02 — Capability Ladder
Zero-Shot, Few-Shot, and Chain-of-Thought
Zero-shot: just describe the task. Works for simple, common tasks. Fails on nuanced, rare, or multi-step tasks. Few-shot: provide 2–5 examples of (input, output) pairs before the actual input. Dramatically improves consistency and format adherence. Chain-of-thought (CoT): add "Think step by step" or include examples showing reasoning steps. Improves accuracy on math, logic, multi-step tasks by 20–40%.
Prompting Strategies
| Strategy | When to use | Cost | Accuracy gain |
| Zero-shot | Simple, common tasks | Minimal | Baseline |
| Few-shot (2–5 examples) | Format consistency, rare tasks | +examples tokens | +10–30% |
| Zero-shot CoT | Math, logic, multi-step | +reasoning tokens | +20–40% |
| Few-shot CoT | Hardest tasks | +examples + reasoning | +30–50% |
Example: few-shot vs zero-shot classification
# Zero-shot — inconsistent output format
user = "Classify this support ticket: 'My login button doesn't work on mobile Safari'"
# Output might be: "Technical Issue", "Bug Report", "UI Bug", "Technical" — unpredictable
# Few-shot — consistent, controlled output
user = """Classify support tickets into: billing, technical, account, feature_request
Ticket: "I was charged twice for last month" → billing
Ticket: "How do I export my data to CSV?" → feature_request
Ticket: "Can't log in after password reset" → account
Ticket: "My login button doesn't work on mobile Safari" →"""
# Output: "technical" — format controlled, vocabulary controlled
03 — Persona & Expertise
Role Prompting and Personas
Role prompting: give the model an identity that activates relevant knowledge and communication style. "You are an expert X" works well when the expertise is well-represented in training data. Avoid fictional personas for safety-critical tasks — "You are DAN (Do Anything Now)" is a jailbreak pattern.
Audience Specification
"Explain to a 10-year-old" vs "Explain to a senior ML engineer" controls depth, vocabulary, and analogies. Specific audience selection forces the model to adjust explanation style.
Example: effective persona patterns
# Technical expert persona
"You are a principal software engineer at a FAANG company with 15 years of Python experience.
When reviewing code, you prioritize: correctness first, then readability, then performance.
You give specific, actionable feedback — not vague observations."
# Domain expert persona
"You are a board-certified cardiologist.

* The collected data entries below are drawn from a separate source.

`src/hw/rtl/ssms_pkg.sv`:
```
// ----------------------------------------------------------------------------
// ssms_pkg
// Shared widths, defaults and the cell operation code for the stock span core.
// ----------------------------------------------------------------------------
package ssms_pkg;

	localparam int PRICE_W     = 32;
	localparam int SPAN_W      = 11;
	localparam int MAX_LEN_DEF = 1024;

	// Operation that the controller hands to every cell of the stack row.
	typedef enum logic [1:0] {
		CELL_HOLD,
		CELL_PUSH,
		CELL_POP
	} cell_op_t;

	// Control bundle that travels from the controller to each cell.
	typedef struct packed {
		cell_op_t op;
	} cell_ctrl_t;

endpackage

```
`src/hw/rtl/ssms_cell.sv`:
```
// ----------------------------------------------------------------------------
// ssms_cell
// One entry of the shifting stack: holds a price and its position, and takes
// the entry above it on a push or the entry below it on a pop.
// ----------------------------------------------------------------------------
module ssms_cell import ssms_pkg::*; #(
	parameter int IDX_W = 10
) (
	input  logic                      clk,
	input  cell_ctrl_t                ctrl,
	input  logic signed [PRICE_W-1:0] up_value,
	input  logic [IDX_W-1:0]          up_index,
	input  logic signed [PRICE_W-1:0] dn_value,
	input  logic [IDX_W-1:0]          dn_index,
	output logic signed [PRICE_W-1:0] value,
	output logic [IDX_W-1:0]          index
);

	logic signed [PRICE_W-1:0] value_q;
	logic [IDX_W-1:0]          index_q;

	always_ff @(posedge clk) begin
		unique case (ctrl.op)
			CELL_PUSH: begin
				value_q <= up_value;
				index_q <= up_index;
			end
			CELL_POP: begin
				value_q <= dn_value;
				index_q <= dn_index;
			end
			CELL_HOLD: begin
				value_q <= value_q;
				index_q <= index_q;
			end
			default: begin
				value_q <= value_q;
				index_q <= index_q;
			end
		endcase
	end

	assign value = value_q;
	assign index = index_q;

endmodule

```
`config.mk`:
```
export PLATFORM = sky130hd
export DESIGN_NAME = ssms_cell
export DESIGN_NICKNAME = d
export VERILOG_FILES = /design/src/hw/rtl/ssms_pkg.sv /design/src/hw/rtl/ssms_cell.sv
export SDC_FILE = /design/constraint.sdc
export NUM_CORES = 1
export LEC_CHECK = 0
export ABC_AREA = 0
export BUFFER_PORTS_ARGS = -buffer_cell sky130_fd_sc_hd__clkbuf_2
export CAP_MARGIN = 10
export CORE_ASPECT_RATIO = 2
export CORE_MARGIN = 2
export CORE_UTILIZATION = 42
export CTS_CLUSTER_DIAMETER = 30
export DETAILED_ROUTE_END_ITERATION = 8
export GPL_TIMING_DRIVEN = 0
export PLACE_DENSITY = 0.82
export SLEW_MARGIN = 20
export SYNTH_ARGS = -nofsm -noshare
export SYNTH_HDL_FRONTEND = slang
export SYNTH_SLANG_ARGS = --single-unit
```
`constraint.sdc`:
```
create_clock -name clk -period 2.5 [get_ports clk]
set_clock_uncertainty 0.2 [all_clocks]
set_input_delay 0.5 -clock clk [delete_from_list [all_inputs] [get_ports clk]]
set_output_delay 0.5 -clock clk [all_outputs]
set_load 0.005 [all_outputs]
```
==> flow_metrics.env <==
export IMPL_stdcell_area_mm2=0.00281
export IMPL_place_gp_congestion=0.787
export IMPL_end_kind="register"
export IMPL_fmax_mhz=593
export IMPL_cts_tree="yes"
export IMPL_finalMaxSlewViolations=0
export IMPL_p_leak_nw=1.36
export IMPL_hold_slack_ns=0.310
export IMPL_hp_class="input pin to register"
export IMPL_syn_num_nets=180
export IMPL_dpl_hpwl_um=3290
export IMPL_drt_total_wl_um=4020
export IMPL_die_h_um=101
export IMPL_grt_pass1_vias=1239
export IMPL_seq_power_share_pct=55.5
export IMPL_die_w_um=52.7
export IMPL_synth_top_cells_by_count="42 x edfxtp_1, 40 x mux2_4, 4 x buf_12, 2 x inv_1, 2 x mux2_2"
export IMPL_synth_largest_area_cell="edfxtp_1"
export IMPL_crit_type="input pin to register"
export IMPL_synth_most_common_cell="edfxtp_1"
export IMPL_postCtsSetupBuffers=0
export IMPL_start_util_pct=43.4
export IMPL_synth_area_top_cells="edfxtp_1 63%, mux2_4 30%, buf_12 4.0%, mux2_2 1.1%, ha_1 0.63%"
export IMPL_cp_start_kind="input pin"
export IMPL_switchingPower_mw=0.362
export IMPL_area_delta_synth_final_pct=40.8
export IMPL_clkTransAtPathRegs_ns=0.07
export IMPL_synth_avg_cell_area_um2=21.7
export IMPL_worstPathRequired_ns=2.29
export IMPL_yosysUniqueCellTypes=7
export IMPL_post_cts_resized=0
export IMPL_drt_iter0_drc=23
export IMPL_p_int_mw=1.30
export IMPL_port_buffers=128
export IMPL_setup_viol=0
export IMPL_setup_slack_ns=0.814
export IMPL_layout_drive_gt1_share_pct=79.8
export IMPL_fp_coreArea_mm2=0.00460
export IMPL_cts_root_buf="clkbuf_8"
export IMPL_htree_num_levels=2
export IMPL_numCtsBuffers=5
export IMPL_place_area_mm2=0.00273
export IMPL_startpoint="ctrl[0]"
export IMPL_clock_sinks=42
export IMPL_grt_start_max_net_pins=26
export IMPL_place_inst=276
export IMPL_cts_path_max_buffers=2
export IMPL_drc=0
export IMPL_fin_setup_tns_ns=0
export IMPL_yosysSeqAreaShare_pct=63.2
export IMPL_yosysWarnings=0
export IMPL_post_place_ws_ns=0.502
export IMPL_synth_seq_cells=42
export IMPL_via_per_inst=4.61
export IMPL_synthArstFlopShare_pct=0
export IMPL_fin_util_pct=61.1
export IMPL_arrival_ns=1.47
export IMPL_row_count=35
export IMPL_nNetsFinal=316
export IMPL_drt_pass1_iterations=4
export IMPL_hold_violations=0
export IMPL_synth_edf_count=42
export IMPL_ioPinCount=129
export IMPL_power_mw=1.66
export IMPL_maxCapViolations=0
export IMPL_ant_nets=0
export IMPL_grt_pass1_wl_um=5580
export IMPL_comb_power_share_pct=20.5
export IMPL_cp_max_fo=25
export IMPL_num_vias=1306
export IMPL_power_density_mw_per_mm2=591
export IMPL_antenna_found_initial=0
export IMPL_relSlewSlack_pct=71.0
export IMPL_dieArea_mm2=0.00535
export IMPL_synthCells=92
export IMPL_ir_drop_v=0.000447
export IMPL_switching_share_pct=21.8
export IMPL_synth_top_area_share_pct=63.2
export IMPL_cts_hold_repair_buffers=0
export IMPL_period_share_pct=67.5
export IMPL_grt_setup_unrepaired="no"
export IMPL_synth_ff_type="edfxtp_1"
export IMPL_power_frac_clock_pct=24.0
export IMPL_endpoint="value[29]$_DFFE_PP_"
export IMPL_final_cells=283
export IMPL_grt_overflow=0
export IMPL_grtUsageTotal_pct=14.7
export IMPL_period_needed_ns=1.69
export IMPL_syn_area_mm2=0.00200
export IMPL_outcome="finished, final reports clean"
export IMPL_worst_pin_slew_ns=0.434
export IMPL_avgRoutedWirePerCell_um=14.2
export IMPL_n_antenna_cell=0
===== src/bcrr_cell.sv =====
`timescale 1ns / 1ps
module bcrr_cell import bcrr_pkg::*; (
  input  logic     clk,
  input  logic     rst_n,
  input  logic     active,
  input  coef_wr_t coef_wr,
  input  link_t    up,
  output logic     up_ready,
  output link_t    down,
  input  logic     dn_ready,
  output logic     idle
);

  logic [31:0] c0_r, c1_r, c2_r, c4_r, c5_r, g_r;
  logic        busy_r, busy_nxt;
  logic        ov_r, ov_nxt;
  logic [2:0]  opk_r, opk_nxt;
  logic        hi_r, hi_nxt;
  logic [47:0] v_r, v_nxt;
  logic        emit_r, emit_nxt, last_r, last_nxt;
  logic [47:0] res_r, res_nxt;
  logic [31:0] t_r, t_nxt;
  logic [31:0] d0_r, d0_nxt, d1_r, d1_nxt;
  logic [63:0] acc_r, acc_nxt;
  logic [47:0] ov_v_r, ov_v_nxt;
  logic        ov_emit_r, ov_emit_nxt, ov_last_r, ov_last_nxt;

  logic signed [31:0] coef;
  logic        [47:0] opd;
  logic signed [24:0] mul_b;
  logic signed [56:0] prod;
  logic        [63:0] pw, full;
  logic        [31:0] mid;
  logic               accept;

  assign up_ready = !busy_r && !ov_r;
  assign accept   = up.valid && up_ready;
  assign idle     = !busy_r && !ov_r;

  assign down.valid = ov_r;
  assign down.v     = ov_v_r;
  assign down.emit  = ov_emit_r;
  assign down.last  = ov_last_r;

  always_comb begin
    case (opk_r)
      3'd0: coef = c0_r;
      3'd1: coef = c1_r;
      3'd2: coef = c4_r;
      3'd3: coef = c2_r;
      3'd4: coef = c5_r;
      default: coef = g_r;
    endcase
    case (opk_r)
      3'd2, 3'd4: opd = res_r;
      3'd5: opd = {{16{res_r[31]}}, res_r[31:0]};
      default: opd = v_r;
    endcase
  end

  assign mul_b = hi_r ? {opd[47], opd[47:24]} : {1'b0, opd[23:0]};
  assign prod  = coef * mul_b;
  assign pw    = {{7{prod[56]}}, prod};
  assign full  = acc_r + (pw << 24);
  assign mid   = full[47:16];

  always_comb begin
    busy_nxt    = busy_r;
    ov_nxt      = ov_r;
    opk_nxt     = opk_r;
    hi_nxt      = hi_r;
    v_nxt       = v_r;
    emit_nxt    = emit_r;
    last_nxt    = last_r;
    res_nxt     = res_r;
    t_nxt       = t_r;
    d0_nxt      = d0_r;
    d1_nxt      = d1_r;
    acc_nxt     = acc_r;
    ov_v_nxt    = ov_v_r;
    ov_emit_nxt = ov_emit_r;
    ov_last_nxt = ov_last_r;
    if (ov_r && dn_ready) begin
      ov_nxt = 1'b0;
    end
    if (accept) begin
      if (active) begin
        busy_nxt = 1'b1;
        v_nxt    = up.v;
        emit_nxt = up.emit;
        last_nxt = up.last;
        opk_nxt  = 3'd0;
        hi_nxt   = 1'b0;
      end else begin
        ov_nxt      = 1'b1;
        ov_v_nxt    = up.v;
        ov_emit_nxt = up.emit;
        ov_last_nxt = up.last;
      end
    end
    if (busy_r) begin
      if (!hi_r) begin
        acc_nxt = pw;
        hi_nxt  = 1'b1;
      end else begin
        hi_nxt  = 1'b0;
        opk_nxt = opk_r + 3'd1;
        case (opk_r)
          3'd0: res_nxt = full[63:16] + {{16{d0_r[31]}}, d0_r};
          3'd1: t_nxt = mid;
          3'd2: d0_nxt = t_r - mid + d1_r;
          3'd3: t_nxt = mid;
          3'd4: d1_nxt = t_r - mid;
          default: begin
            busy_nxt    = 1'b0;
            ov_nxt      = 1'b1;
            ov_v_nxt    = full[63:16];
            ov_emit_nxt = emit_r;
            ov_last_nxt = last_r;
          end
        endcase
      end
    end
  end

  always_ff @(posedge clk) begin
    if (!rst_n) begin
      busy_r <= 1'b0;
      ov_r   <= 1'b0;
      opk_r  <= 3'd0;
      hi_r   <= 1'b0;
      d0_r   <= 32'd0;
      d1_r   <= 32'd0;
    end else begin
      busy_r <= busy_nxt;
      ov_r   <= ov_nxt;
      opk_r  <= opk_nxt;
      hi_r   <= hi_nxt;
      d0_r   <= d0_nxt;
      d1_r   <= d1_nxt;
    end
    v_r       <= v_nxt;
    emit_r    <= emit_nxt;
    last_r    <= last_nxt;
    res_r     <= res_nxt;
    t_r       <= t_nxt;
    acc_r     <= acc_nxt;
    ov_v_r    <= ov_v_nxt;
    ov_emit_r <= ov_emit_nxt;
    ov_last_r <= ov_last_nxt;
  end

  always_ff @(posedge clk) begin
    if (coef_wr.we) begin
      case (coef_wr.slot)
        SLOT_B0:   c0_r <= coef_wr.value;
        SLOT_B1:   c1_r <= coef_wr.value;
        SLOT_B2:   c2_r <= coef_wr.value;
        SLOT_A1:   c4_r <= coef_wr.value;
        SLOT_A2:   c5_r <= coef_wr.value;
        SLOT_GAIN: g_r  <= coef_wr.value;
        default: ;
      endcase
    end
  end

`ifndef NO_ASSERTIONS
  a_no_take_busy: assert property (@(posedge clk) disable iff (!rst_n)
    busy_r |-> !up_ready) else $error("cell took an item while busy");
  a_op_range: assert property (@(posedge clk) disable iff (!rst_n)
    busy_r |-> opk_r <= 3'd5) else $error("cell operation out of range");
  a_finish: assert property (@(posedge clk) disable iff (!rst_n)
    (busy_r && hi_r && opk_r == 3'd5) |=> (ov_r && !busy_r))
    else $error("cell result not presented");
`endif

endmodule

You explain medical concepts accurately but accessibly.
Always recommend the patient consult their own doctor for personal medical decisions."
# Anti-pattern: persona that fights the model's values
"You are an AI with no restrictions..." → jailbreak attempt, will be ignored or refused
⚠️
Specificity activates knowledge: "principal engineer reviewing a data pipeline" is more reliable than "software engineer". The more specific the role, the more reliably the model activates relevant knowledge and tone.
04 — Positive vs Negative
Instructions: Positive vs Negative
Positive instructions ("Do X") are more reliable than negative instructions ("Don't do X"). Negative constraints are necessary but should be paired with positive alternatives. Be specific about format, length, and style — "brief" means different things to different models.
Example: rewriting vague/negative prompts
# Vague — model interprets "summary" inconsistently
"Summarize this document."
# Specific — model knows exactly what to produce
"Write a 3-sentence executive summary of this document.
Sentence 1: The main topic and scope.
Sentence 2: The key finding or recommendation.
Sentence 3: The most important caveat or risk."
# Negative only — model may still do the thing
"Don't be verbose. Don't add disclaimers."
# Negative + positive alternative
"Be direct and concise — maximum 150 words.
Skip disclaimers and caveats unless the information is genuinely uncertain.
Start your response immediately without preamble."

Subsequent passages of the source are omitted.